Interpretation of Mott-Schottky Plots of Photoanodes for Water Splitting

TL;DR

This paper critically examines the interpretation of Mott-Schottky plots in photoanodes for water splitting, revealing that commonly reported high doping densities are likely overestimated due to measurement artifacts.

Contribution

It demonstrates that electron injection effects can mimic depletion capacitance, leading to overestimated doping densities in Mott-Schottky analysis of photoanodes.

Findings

High doping densities reported are close to the resolution limit, questioning their credibility.

Injection-induced capacitance steps can be mistaken for depletion capacitance.

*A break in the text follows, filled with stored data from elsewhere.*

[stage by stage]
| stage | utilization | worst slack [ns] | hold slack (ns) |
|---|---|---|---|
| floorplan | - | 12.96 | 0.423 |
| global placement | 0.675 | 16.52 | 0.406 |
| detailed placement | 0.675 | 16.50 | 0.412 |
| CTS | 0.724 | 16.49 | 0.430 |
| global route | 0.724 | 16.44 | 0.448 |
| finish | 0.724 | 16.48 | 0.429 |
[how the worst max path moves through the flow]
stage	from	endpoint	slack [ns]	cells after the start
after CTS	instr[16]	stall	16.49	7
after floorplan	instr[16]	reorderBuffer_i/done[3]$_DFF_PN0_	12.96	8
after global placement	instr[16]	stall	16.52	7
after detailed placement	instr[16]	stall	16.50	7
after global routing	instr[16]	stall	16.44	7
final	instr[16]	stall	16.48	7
## src/source/ahb_apb_pkg.sv

```systemverilog
// Shared bus widths, address/data vector types, AHB transfer and APB state encodings
`default_nettype none

package ahb_apb_pkg;

  // ------------------------------------------------------------------------
  // Bus widths
  // ------------------------------------------------------------------------
  localparam int ADDR_W = 32;
  localparam int DATA_W = 32;

  typedef logic [ADDR_W-1:0] addr_t;
  typedef logic [DATA_W-1:0] data_t;

  // AHB htrans encoding
  typedef enum logic [1:0] {
    HTRANS_IDLE   = 2'b00,
    HTRANS_BUSY   = 2'b01,
    HTRANS_NONSEQ = 2'b10,
    HTRANS_SEQ    = 2'b11
  } htrans_e;

  // APB master phases
  typedef enum logic [1:0] {
    APB_IDLE   = 2'b00,
    APB_SETUP  = 2'b01,
    APB_ACCESS = 2'b10
  } apb_state_e;

endpackage

`default_nettype wire
```

## src/source/ahb_apb_bridge.sv

```systemverilog
// AHB-to-APB bridge top level connecting front end, address decode and APB master
`timescale 1ns/1ps
`default_nettype none

module ahb_apb_bridge #(
  parameter int                 NUM_SLAVES = 4,
  parameter ahb_apb_pkg::addr_t SLAVE_START [NUM_SLAVES] = '{
    32'h0000_0000, 32'h0000_1000, 32'h0001_0000, 32'h0002_0000
  },
  parameter ahb_apb_pkg::addr_t SLAVE_END   [NUM_SLAVES] = '{
    32'h0000_0FFF, 32'h0000_1FFF, 32'h0001_00FF, 32'h0002_FFFF
  }
) (
  input  wire logic                   hclk5,
  input  wire logic                   hreset_n5,
  // AHB slave side
  input  wire logic                   hsel,
  input  wire ahb_apb_pkg::addr_t     haddr,
  input  wire ahb_apb_pkg::htrans_e   htrans,
  input  wire logic                   hwrite,
  input  wire ahb_apb_pkg::data_t     hwdata,
  output logic                        hready,
  output ahb_apb_pkg::data_t          hrdata,
  // APB master side
  output ahb_apb_pkg::addr_t          paddr,
  output logic                        pwrite,
  output ahb_apb_pkg::data_t          pwdata,
  output logic                        penable,
  output logic [NUM_SLAVES-1:0]       psel,
  input  wire logic [NUM_SLAVES-1:0]  pready,
  input  wire ahb_apb_pkg::data_t     prdata [NUM_SLAVES]
);

  import ahb_apb_pkg::*;

  logic                  accept;
  addr_t                 addr_q;
  logic                  write_q;
  logic                  data_phase;
  logic [NUM_SLAVES-1:0] sel_q;
  logic                  done;
  data_t                 rdata_mux;

  // Write data is valid during the AHB data phase, which spans SETUP and ACCESS
  assign pwdata = hwdata;

  ahb_front u_ahb_front (
    .hclk5      (hclk5),
    .hreset_n5  (hreset_n5),
    .hsel       (hsel),
    .haddr      (haddr),
    .htrans     (htrans),
    .hwrite     (hwrite),
    .done       (done),
    .rdata_mux  (rdata_mux),
    .accept     (accept),
    .addr_q     (addr_q),
    .write_q    (write_q),
    .data_phase (data_phase),
    .hready     (hready),
    .hrdata     (hrdata)
  );

  apb_addr_decode #(
    .NUM_SLAVES  (NUM_SLAVES),
    .SLAVE_START (SLAVE_START),
    .SLAVE_END   (SLAVE_END)
  ) u_apb_addr_decode (
    .hclk5     (hclk5),
    .hreset_n5 (hreset_n5),
    .accept    (accept),
    .haddr     (haddr),
    .sel_q     (sel_q)
  );

  apb_master_fsm #(
    .NUM_SLAVES (NUM_SLAVES)
  ) u_apb_master_fsm (
    .hclk5      (hclk5),
    .hreset_n5  (hreset_n5),
    .data_phase (data_phase),
    .sel_q      (sel_q),
    .addr_q     (addr_q),
    .write_q    (write_q),
    .pready     (pready),
    .prdata     (prdata),
    .psel       (psel),
    .penable    (penable),
    .paddr      (paddr),
    .pwrite     (pwrite),
    .done       (done),
    .rdata_mux  (rdata_mux)
  );

endmodule

`default_nettype wire

```

## src/source/apb_master_fsm.sv

```systemverilog
// APB master state machine, APB address/control outputs and pready/prdata return mux
`timescale 1ns/1ps
`default_nettype none

module apb_master_fsm #(
  parameter int NUM_SLAVES = 4
) (
  input  wire logic                   hclk5,
  input  wire logic                   hreset_n5,
  input  wire logic                   data_phase,
  input  wire logic [NUM_SLAVES-1:0]  sel_q,
  input  wire ahb_apb_pkg::addr_t     addr_q,
  input  wire logic                   write_q,
  input  wire logic [NUM_SLAVES-1:0]  pready,
  input  wire ahb_apb_pkg::data_t     prdata [NUM_SLAVES],
  output logic [NUM_SLAVES-1:0]       psel,
  output logic                        penable,
  output ahb_apb_pkg::addr_t          paddr,
  output logic                        pwrite,
  output logic                        done,
  output ahb_apb_pkg::data_t          rdata_mux
);

  import ahb_apb_pkg::*;

  apb_state_e state;
  logic       pready_mux;

  // ------------------------------------------------------------------------
  // Return path from the selected slave
  // ------------------------------------------------------------------------
  assign pready_mux = |(psel & pready);

  // AND-OR mux, unselected slaves contribute zero
  always_comb begin
    rdata_mux = '0;
    for (int i = 0; i < NUM_SLAVES; i++) begin
      if (psel[i]) begin
        rdata_mux = rdata_mux | prdata[i];
      end
    end
  end

  // No slave selected means nobody can stall, so finish straight away
  assign done = (state == APB_ACCESS) && (pready_mux || (psel == '0));

  // ------------------------------------------------------------------------
  // IDLE -> SETUP -> ACCESS -> IDLE
  // ------------------------------------------------------------------------
  always_ff @(posedge hclk5 or negedge hreset_n5) begin
    if (!hreset_n5) begin
      state   <= APB_IDLE;
      psel    <= '0;
      penable <= 1'b0;
      paddr   <= '0;
      pwrite  <= 1'b0;
    end else begin
      case (state)
        APB_IDLE: begin
          if (data_phase) begin
            state  <= APB_SETUP;
            psel   <= sel_q;
            paddr  <= addr_q;
            pwrite <= write_q;
          end
        end

        APB_SETUP: begin
          state   <= APB_ACCESS;
          penable <= 1'b1;
        end

        APB_ACCESS: begin
          // Hold here while the slave inserts wait states
          if (done) begin
            state   <= APB_IDLE;
            psel    <= '0;
            penable <= 1'b0;
          end
        end

        default: begin
          state   <= APB_IDLE;
          psel    <= '0;
          penable <= 1'b0;
        end
      endcase
    end
  end

endmodule

`default_nettype wire

```

## src/source/apb_addr_decode.sv

```systemverilog
// Inclusive range decode of the AHB address into a registered one-hot APB select
`timescale 1ns/1ps
`default_nettype none

module apb_addr_decode #(
  parameter int                 NUM_SLAVES = 4,
  parameter ahb_apb_pkg::addr_t SLAVE_START [NUM_SLAVES] = '{default: '0},
  parameter ahb_apb_pkg::addr_t SLAVE_END   [NUM_SLAVES] = '{default: '0}
) (
  input  wire logic                   hclk5,
  input  wire logic                   hreset_n5,
  input  wire logic                   accept,
  input  wire ahb_apb_pkg::addr_t     haddr,
  output logic [NUM_SLAVES-1:0]       sel_q
);

  logic [NUM_SLAVES-1:0] hit;

  // ------------------------------------------------------------------------
  // Range compare, one comparator pair per slave
  // ------------------------------------------------------------------------
  for (genvar i = 0; i < NUM_SLAVES; i++) begin : g_range
    assign hit[i] = (haddr >= SLAVE_START[i]) && (haddr <= SLAVE_END[i]);
  end

  // Held for the whole transfer; an unmapped address leaves all bits low
  always_ff @(posedge hclk5 or negedge hreset_n5) begin
    if (!hreset_n5) begin
      sel_q <= '0;
    end else if (accept) begin
      sel_q <= hit;
    end
  end

endmodule

`default_nettype wire

```

## src/source/ahb_front.sv

```systemverilog
// AHB slave front end: transfer qualification, phase flags, address capture, read return
`timescale 1ns/1ps
`default_nettype none

module ahb_front (
  input  wire logic                hclk5,
  input  wire logic                hreset_n5,
  input  wire logic                hsel,
  input  wire ahb_apb_pkg::addr_t  haddr,
  input  wire ahb_apb_pkg::htrans_e htrans,
  input  wire logic                hwrite,
  input  wire logic                done,
  input  wire ahb_apb_pkg::data_t  rdata_mux,
  output logic                     accept,
  output ahb_apb_pkg::addr_t       addr_q,
  output logic                     write_q,
  output logic                     data_phase,
  output logic                     hready,
  output ahb_apb_pkg::data_t       hrdata
);

  import ahb_apb_pkg::*;

  logic addr_phase;
  logic valid_trans;

  // Only NONSEQ and SEQ carry a transfer; IDLE and BUSY are ignored
  assign valid_trans = hsel && ((htrans == HTRANS_NONSEQ) || (htrans == HTRANS_SEQ));

  // Address taken only while the bridge is free
  assign accept = valid_trans && addr_phase;

  // Wait states inserted from acceptance until APB completion
  assign hready = addr_phase;

  // ------------------------------------------------------------------------
  // Phase flags and captured transfer
  // ------------------------------------------------------------------------
  always_ff @(posedge hclk5 or negedge hreset_n5) begin
    if (!hreset_n5) begin
      addr_phase <= 1'b1;
      data_phase <= 1'b0;
      addr_q     <= '0;
      write_q    <= 1'b0;
      hrdata     <= '0;
    end else begin
      if (accept) begin
        addr_phase <= 1'b0;
        data_phase <= 1'b1;
        addr_q     <= haddr;
        write_q    <= hwrite;
      end
      // Completion never coincides with accept, hready is low then
      if (done) begin
        addr_phase <= 1'b1;
        data_phase <= 1'b0;
        hrdata     <= rdata_mux;
      end
    end
  end

endmodule

`default_nettype wire

```
`src/common/panel_geometry_pkg.sv`:
```
// panel geometry and pixel format for a 16x8 panel scanned as two halves
// the framebuffer holds one word per (row, column) of a half, top and bottom pixels side by side
package panel_geometry_pkg;

    localparam int PIXEL_WIDTH       = 16;
    localparam int PIXEL_HALFHEIGHT  = 4;
    localparam int PIXEL_HEIGHT      = 8;
    localparam int BRIGHTNESS_LEVELS = 4;   // bits per channel, also number of planes

    localparam int ROW_BITS   = 2;
    localparam int COL_BITS   = 4;
    localparam int PLANE_BITS = 2;

    // word index is row * PIXEL_WIDTH + column
    localparam int WORD_ADDR_BITS = 6;
    localparam int LANE_BITS      = 2;
    localparam int BYTE_ADDR_BITS = 8;      // lane on top of the word index
    localparam int LANES          = 4;
    localparam int FB_WORDS       = PIXEL_WIDTH * PIXEL_HALFHEIGHT;

    // field positions inside pixel_t
    localparam int RED_LSB   = 8;
    localparam int GREEN_LSB = 4;
    localparam int BLUE_LSB  = 0;

    // bit positions inside rgb_t
    localparam int RGB_RED   = 0;
    localparam int RGB_GREEN = 1;
    localparam int RGB_BLUE  = 2;

    typedef logic [15:0] pixel_t;           // [15:12] unused, r [11:8], g [7:4], b [3:0]

    // lane 0 top low byte, lane 1 top high byte, lane 2/3 same for bottom
    typedef logic [31:0] fb_word_t;

    typedef logic [BRIGHTNESS_LEVELS-1:0] brightness_mask_t;

    typedef logic [2:0] rgb_t;

endpackage

```
`src/common/panel_cmd_pkg.sv`:
```
// command opcodes and the FSM state encodings for parser and scan engine
// opcodes are plain ASCII letters, arguments follow as raw bytes
package panel_cmd_pkg;

    // P x y hi lo | R en | B mask
    typedef enum logic [7:0] {
        CMD_PIXEL      = 8'h50,
        CMD_RGB_ENABLE = 8'h52,
        CMD_BRIGHTNESS = 8'h42
    } cmd_opcode_t;

    typedef enum logic [2:0] {
        IDLE,
        GET_X,
        GET_Y,
        GET_HI,
        GET_LO,
        GET_ARG     // single argument byte of R or B
    } parse_state_t;

    // two shift states per column, then latch, then lit
    typedef enum logic [1:0] {
        SHIFT_LOW,
        SHIFT_HIGH,
        LATCH,
        DISPLAY
    } scan_state_t;

endpackage

```
`src/command/command_parser.sv`:
```
// byte command decoder: P x y hi lo writes a pixel, R sets channel enables, B sets plane enables
// out of range pixels are consumed without a write, unknown opcodes are dropped
`timescale 1ns/1ps

module command_parser (
    input  logic                                           clk_root,
    input  logic                                           rst_n,
    input  logic [7:0]                                     rx_data,
    input  logic                                           rx_valid,
    output logic                                           ram_wr_en,
    output logic [panel_geometry_pkg::BYTE_ADDR_BITS-1:0]  ram_wr_addr,
    output logic [7:0]                                     ram_wr_data,
    output panel_geometry_pkg::rgb_t                       rgb_enable,
    output panel_geometry_pkg::brightness_mask_t           brightness_enable
);
    import panel_geometry_pkg::*;
    import panel_cmd_pkg::*;

    parse_state_t state;
    cmd_opcode_t  arg_op;       // which enable GET_ARG updates
    logic [7:0]   x_reg;
    logic [7:0]   y_reg;

    logic                      in_range;
    logic                      bottom_half;
    logic [WORD_ADDR_BITS-1:0] word_idx;
    logic [LANE_BITS-1:0]      lane;

    assign in_range    = (x_reg < 8'(PIXEL_WIDTH)) && (y_reg < 8'(PIXEL_HEIGHT));
    assign bottom_half = (y_reg >= 8'(PIXEL_HALFHEIGHT));
    // y mod half height, half height is a power of two
    assign word_idx    = {y_reg[ROW_BITS-1:0], x_reg[COL_BITS-1:0]};
    assign lane        = {bottom_half, state == GET_HI};   // high byte first

    always_ff @(posedge clk_root or negedge rst_n) begin
        if (!rst_n) begin
            state             <= IDLE;
            arg_op            <= CMD_RGB_ENABLE;
            ram_wr_en         <= 1'b0;
            rgb_enable        <= '1;
            brightness_enable <= '1;
        end else begin
            ram_wr_en <= 1'b0;  // single cycle pulse
            if (rx_valid) begin
                case (state)
                    IDLE: begin
                        case (rx_data)
                            CMD_PIXEL: state <= GET_X;
                            CMD_RGB_ENABLE, CMD_BRIGHTNESS: begin
                                arg_op <= cmd_opcode_t'(rx_data);
                                state  <= GET_ARG;
                            end
                            default: state <= IDLE;     // unknown, drop
                        endcase
                    end
                    GET_X: state <= GET_Y;
                    GET_Y: state <= GET_HI;
                    GET_HI: begin
                        ram_wr_en <= in_range;
                        state     <= GET_LO;
                    end
                    GET_LO: begin
                        ram_wr_en <= in_range;
                        state     <= IDLE;
                    end
                    GET_ARG: begin
                        if (arg_op == CMD_RGB_ENABLE) begin
                            rgb_enable <= rx_data[2:0];
                        end else begin
                            brightness_enable <= rx_data[BRIGHTNESS_LEVELS-1:0];
                        end
                        state <= IDLE;
                    end
                    default: state <= IDLE;
                endcase
            end
        end
    end

    // coordinates and write payload
    always_ff @(posedge clk_root) begin
        if (rx_valid) begin
            if (state == GET_X) begin
                x_reg <= rx_data;
            end
            if (state == GET_Y) begin
                y_reg <= rx_data;
            end
            ram_wr_data <= rx_data;
            ram_wr_addr <= {lane, word_idx};    // only used with ram_wr_en
        end
    end

endmodule

```
`src/framebuffer/frame_ram.sv`:
```
// framebuffer of four byte lanes, byte write port and full word read port
// read latency is one cycle, a read and a write to the same word return the old data
// contents are not cleared by reset
`timescale 1ns/1ps

module frame_ram (
    input  logic                                           clk_root,
    input  logic                                           wr_en,
    input  logic [panel_geometry_pkg::BYTE_ADDR_BITS-1:0]  wr_addr,
    input  logic [7:0]                                     wr_data,
    input  logic [panel_geometry_pkg::WORD_ADDR_BITS-1:0]  rd_addr,
    output panel_geometry_pkg::fb_word_t                   rd_data
);
    import panel_geometry_pkg::*;

    logic [7:0] mem [LANES][FB_WORDS];

    logic [LANE_BITS-1:0]      wr_lane;
    logic [WORD_ADDR_BITS-1:0] wr_word;

    // lane sits above the word index
    assign wr_lane = wr_addr[BYTE_ADDR_BITS-1 -: LANE_BITS];
    assign wr_word = wr_addr[WORD_ADDR_BITS-1:0];

    always_ff @(posedge clk_root) begin
        if (wr_en) begin
            mem[wr_lane][wr_word] <= wr_data;
        end
    end

    // all lanes of one word, lane 0 in the low byte
    always_ff @(posedge clk_root) begin
        for (int l = 0; l < LANES; l++) begin
            rd_data[l*8 +: 8] <= mem[l][rd_addr];
        end
    end

endmodule

```
`src/scan/scan_sequencer.sv`:
```
// scan timing for the panel, one state step per tick of SCAN_DIVIDE clk_root cycles
// per row and plane: 16 columns of low/high shift ticks, one latch tick,
// then OE_BASE_TICKS << plane lit ticks; SCAN_DIVIDE must be 3 or more
`timescale 1ns/1ps

module scan_sequencer #(
    parameter int SCAN_DIVIDE   = 4,
    parameter int OE_BASE_TICKS = 2
) (
    input  logic                                           clk_root,
    input  logic                                           rst_n,
    output logic [panel_geometry_pkg::WORD_ADDR_BITS-1:0]  fetch_addr,
    output logic [panel_geometry_pkg::PLANE_BITS-1:0]      fetch_plane,
    output logic                                           fetch_strobe,
    output logic [panel_geometry_pkg::ROW_BITS-1:0]        row_address,
    output logic                                           clk_pixel,
    output logic                                           row_latch,
    output logic                                           oe_n
);
    import panel_geometry_pkg::*;
    import panel_cmd_pkg::*;

    localparam int DIV_BITS  = $clog2(SCAN_DIVIDE);
    // wide enough for the longest plane
    localparam int DISP_BITS = $clog2(OE_BASE_TICKS << (BRIGHTNESS_LEVELS - 1)) + 1;

    logic [DIV_BITS-1:0]   div_cnt;
    logic                  tick;

    scan_state_t           state;
    logic [COL_BITS-1:0]   col;
    logic [PLANE_BITS-1:0] plane;
    logic [ROW_BITS-1:0]   row;
    logic [DISP_BITS-1:0]  disp_cnt;
    logic [DISP_BITS-1:0]  disp_len;

    assign tick     = (div_cnt == DIV_BITS'(SCAN_DIVIDE - 1));
    assign disp_len = DISP_BITS'(OE_BASE_TICKS) << plane;   // binary weighted

    always_ff @(posedge clk_root or negedge rst_n) begin
        if (!rst_n) begin
            div_cnt <= '0;
        end else if (tick) begin
            div_cnt <= '0;
        end else begin
            div_cnt <= div_cnt + 1'b1;
        end
    end

    always_ff @(posedge clk_root or negedge rst_n) begin
        if (!rst_n) begin
            state       <= SHIFT_LOW;
            col         <= '0;
            plane       <= '0;
            row         <= '0;
            disp_cnt    <= '0;
            row_address <= '0;
        end else if (tick) begin
            case (state)
                SHIFT_LOW: state <= SHIFT_HIGH;
                SHIFT_HIGH: begin
                    if (col == COL_BITS'(PIXEL_WIDTH - 1)) begin
                        col         <= '0;
                        row_address <= row;     // row just shifted in
                        state       <= LATCH;
                    end else begin
                        col   <= col + 1'b1;
                        state <= SHIFT_LOW;
                    end
                end
                LATCH: begin
                    disp_cnt <= '0;
                    state    <= DISPLAY;
                end
                DISPLAY: begin
                    if (disp_cnt == disp_len - DISP_BITS'(1)) begin
                        disp_cnt <= '0;
                        state    <= SHIFT_LOW;
                        // planes inside a row, then next row
                        if (plane == PLANE_BITS'(BRIGHTNESS_LEVELS - 1)) begin
                            plane <= '0;
                            row   <= row + 1'b1;
                        end else begin
                            plane <= plane + 1'b1;
                        end
                    end else begin
                        disp_cnt <= disp_cnt + 1'b1;
                    end
                end
                default: state <= SHIFT_LOW;
            endcase
        end
    end

    assign fetch_addr   = {row, col};
    assign fetch_plane  = plane;
    assign fetch_strobe = (state == SHIFT_LOW) && (div_cnt == '0);  // first cycle only

    // decoded from the state register
    assign clk_pixel = (state == SHIFT_HIGH);
    assign row_latch = (state == LATCH);
    assign oe_n      = (state != DISPLAY);

endmodule

```
`src/scan/pixel_fetch.sv`:
```
// reads the framebuffer word for a column and produces the plane bit of each channel
// outputs are valid two cycles after fetch_strobe and hold until the next fetch
`timescale 1ns/1ps

module pixel_fetch (
    input  logic                                           clk_root,
    input  logic                                           rst_n,
    input  logic                                           fetch_strobe,
    input  logic [panel_geometry_pkg::WORD_ADDR_BITS-1:0]  fetch_addr,
    input  logic [panel_geometry_pkg::PLANE_BITS-1:0]      fetch_plane,
    input  panel_geometry_pkg::rgb_t                       rgb_enable,
    input  panel_geometry_pkg::brightness_mask_t           brightness_enable,
    input  panel_geometry_pkg::fb_word_t                   rd_data,
    output logic [panel_geometry_pkg::WORD_ADDR_BITS-1:0]  rd_addr,
    output panel_geometry_pkg::rgb_t                       rgb1,
    output panel_geometry_pkg::rgb_t                       rgb2
);
    import panel_geometry_pkg::*;

    logic   strobe_d;   // rd_data valid this cycle
    pixel_t top_pix;
    pixel_t bot_pix;
    rgb_t   plane_mask;

    // pick one brightness bit from each channel
    function automatic rgb_t plane_bits(input pixel_t pix, input logic [PLANE_BITS-1:0] p);
        rgb_t bits;
        bits[RGB_RED]   = pix[RED_LSB + p];
        bits[RGB_GREEN] = pix[GREEN_LSB + p];
        bits[RGB_BLUE]  = pix[BLUE_LSB + p];
        return bits;
    endfunction

    assign rd_addr              = fetch_addr;
    assign {bot_pix, top_pix}   = rd_data;      // lanes 0/1 top, 2/3 bottom
    assign plane_mask           = rgb_enable & {3{brightness_enable[fetch_plane]}};

    always_ff @(posedge clk_root or negedge rst_n) begin
        if (!rst_n) begin
            strobe_d <= 1'b0;
            rgb1     <= '0;
            rgb2     <= '0;
        end else begin
            strobe_d <= fetch_strobe;
            if (strobe_d) begin
                rgb1 <= plane_bits(top_pix, fetch_plane) & plane_mask;
                rgb2 <= plane_bits(bot_pix, fetch_plane) & plane_mask;
            end
        end
    end

endmodule

```
`src/verilog/led_matrix_top.sv`:
```
// LED panel controller, everything on clk_root
// rx_data/rx_valid must already be in the clk_root domain, no back-pressure
// SCAN_DIVIDE must be at least 3 so fetched pixels settle before the shift clock
`timescale 1ns/1ps

module led_matrix_top #(
    parameter int SCAN_DIVIDE   = 4,
    parameter int OE_BASE_TICKS = 2
) (
    input  logic                                     clk_root,
    input  logic                                     rst_n,
    input  logic [7:0]                               rx_data,
    input  logic                                     rx_valid,
    output panel_geometry_pkg::rgb_t                 rgb1,
    output panel_geometry_pkg::rgb_t                 rgb2,
    output logic [panel_geometry_pkg::ROW_BITS-1:0]  row_address,
    output logic                                     clk_pixel,
    output logic                                     row_latch,
    output logic                                     oe_n
);
    import panel_geometry_pkg::*;

    logic                      ram_wr_en;
    logic [BYTE_ADDR_BITS-1:0] ram_wr_addr;
    logic [7:0]                ram_wr_data;
    logic [WORD_ADDR_BITS-1:0] rd_addr;
    fb_word_t                  rd_data;

    rgb_t                      rgb_enable;
    brightness_mask_t          brightness_enable;

    logic [WORD_ADDR_BITS-1:0] fetch_addr;
    logic [PLANE_BITS-1:0]     fetch_plane;
    logic                      fetch_strobe;

    command_parser parser_i (
        .clk_root          (clk_root),
        .rst_n             (rst_n),
        .rx_data           (rx_data),
        .rx_valid          (rx_valid),
        .ram_wr_en         (ram_wr_en),
        .ram_wr_addr       (ram_wr_addr),
        .ram_wr_data       (ram_wr_data),
        .rgb_enable        (rgb_enable),
        .brightness_enable (brightness_enable)
    );

    frame_ram fb_i (
        .clk_root (clk_root),
        .wr_en    (ram_wr_en),
        .wr_addr  (ram_wr_addr),
        .wr_data  (ram_wr_data),
        .rd_addr  (rd_addr),
        .rd_data  (rd_data)
    );

    scan_sequencer #(
        .SCAN_DIVIDE   (SCAN_DIVIDE),
        .OE_BASE_TICKS (OE_BASE_TICKS)
    ) scan_i (
        .clk_root     (clk_root),
        .rst_n        (rst_n),
        .fetch_addr   (fetch_addr),
        .fetch_plane  (fetch_plane),
        .fetch_strobe (fetch_strobe),
        .row_address  (row_address),
        .clk_pixel    (clk_pixel),
        .row_latch    (row_latch),
        .oe_n         (oe_n)
    );

    pixel_fetch fetch_i (
        .clk_root          (clk_root),
        .rst_n             (rst_n),
        .fetch_strobe      (fetch_strobe),
        .fetch_addr        (fetch_addr),
        .fetch_plane       (fetch_plane),
        .rgb_enable        (rgb_enable),
        .brightness_enable (brightness_enable),
        .rd_data           (rd_data),
        .rd_addr           (rd_addr),
        .rgb1              (rgb1),
        .rgb2              (rgb2)
    );

endmodule

```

Most literature doping values are likely overestimated due to measurement artifacts.

Abstract

A large body of literature reports that both bismuth vanadate and haematite photoanodes are semiconductors with an extremely high doping density between 10^18-10^21 cm^-3. Such values are obtained from Mott-Schottky plots by assuming that the measured capacitance is dominated by the capacitance of the depletion layer formed by the doping density within the photoanode. In this work, we show that such an assumption is erroneous in many cases because the injection of electrons from the collecting contact creates a ubiquitous capacitance step that is very difficult to distinguish from that of the depletion layer. Based on this reasoning, we derive an analytical resolution limit that is independent of the assumed active area and surface roughness of the photoanode, below which doping densities cannot be measured in a capacitance measurement. We find that the reported doping densities in literature lie very close to this value and therefore conclude that there is no credible evidence from capacitance measurements that confirms that bismuth vanadate and haematite photoanodes contain high doping densities.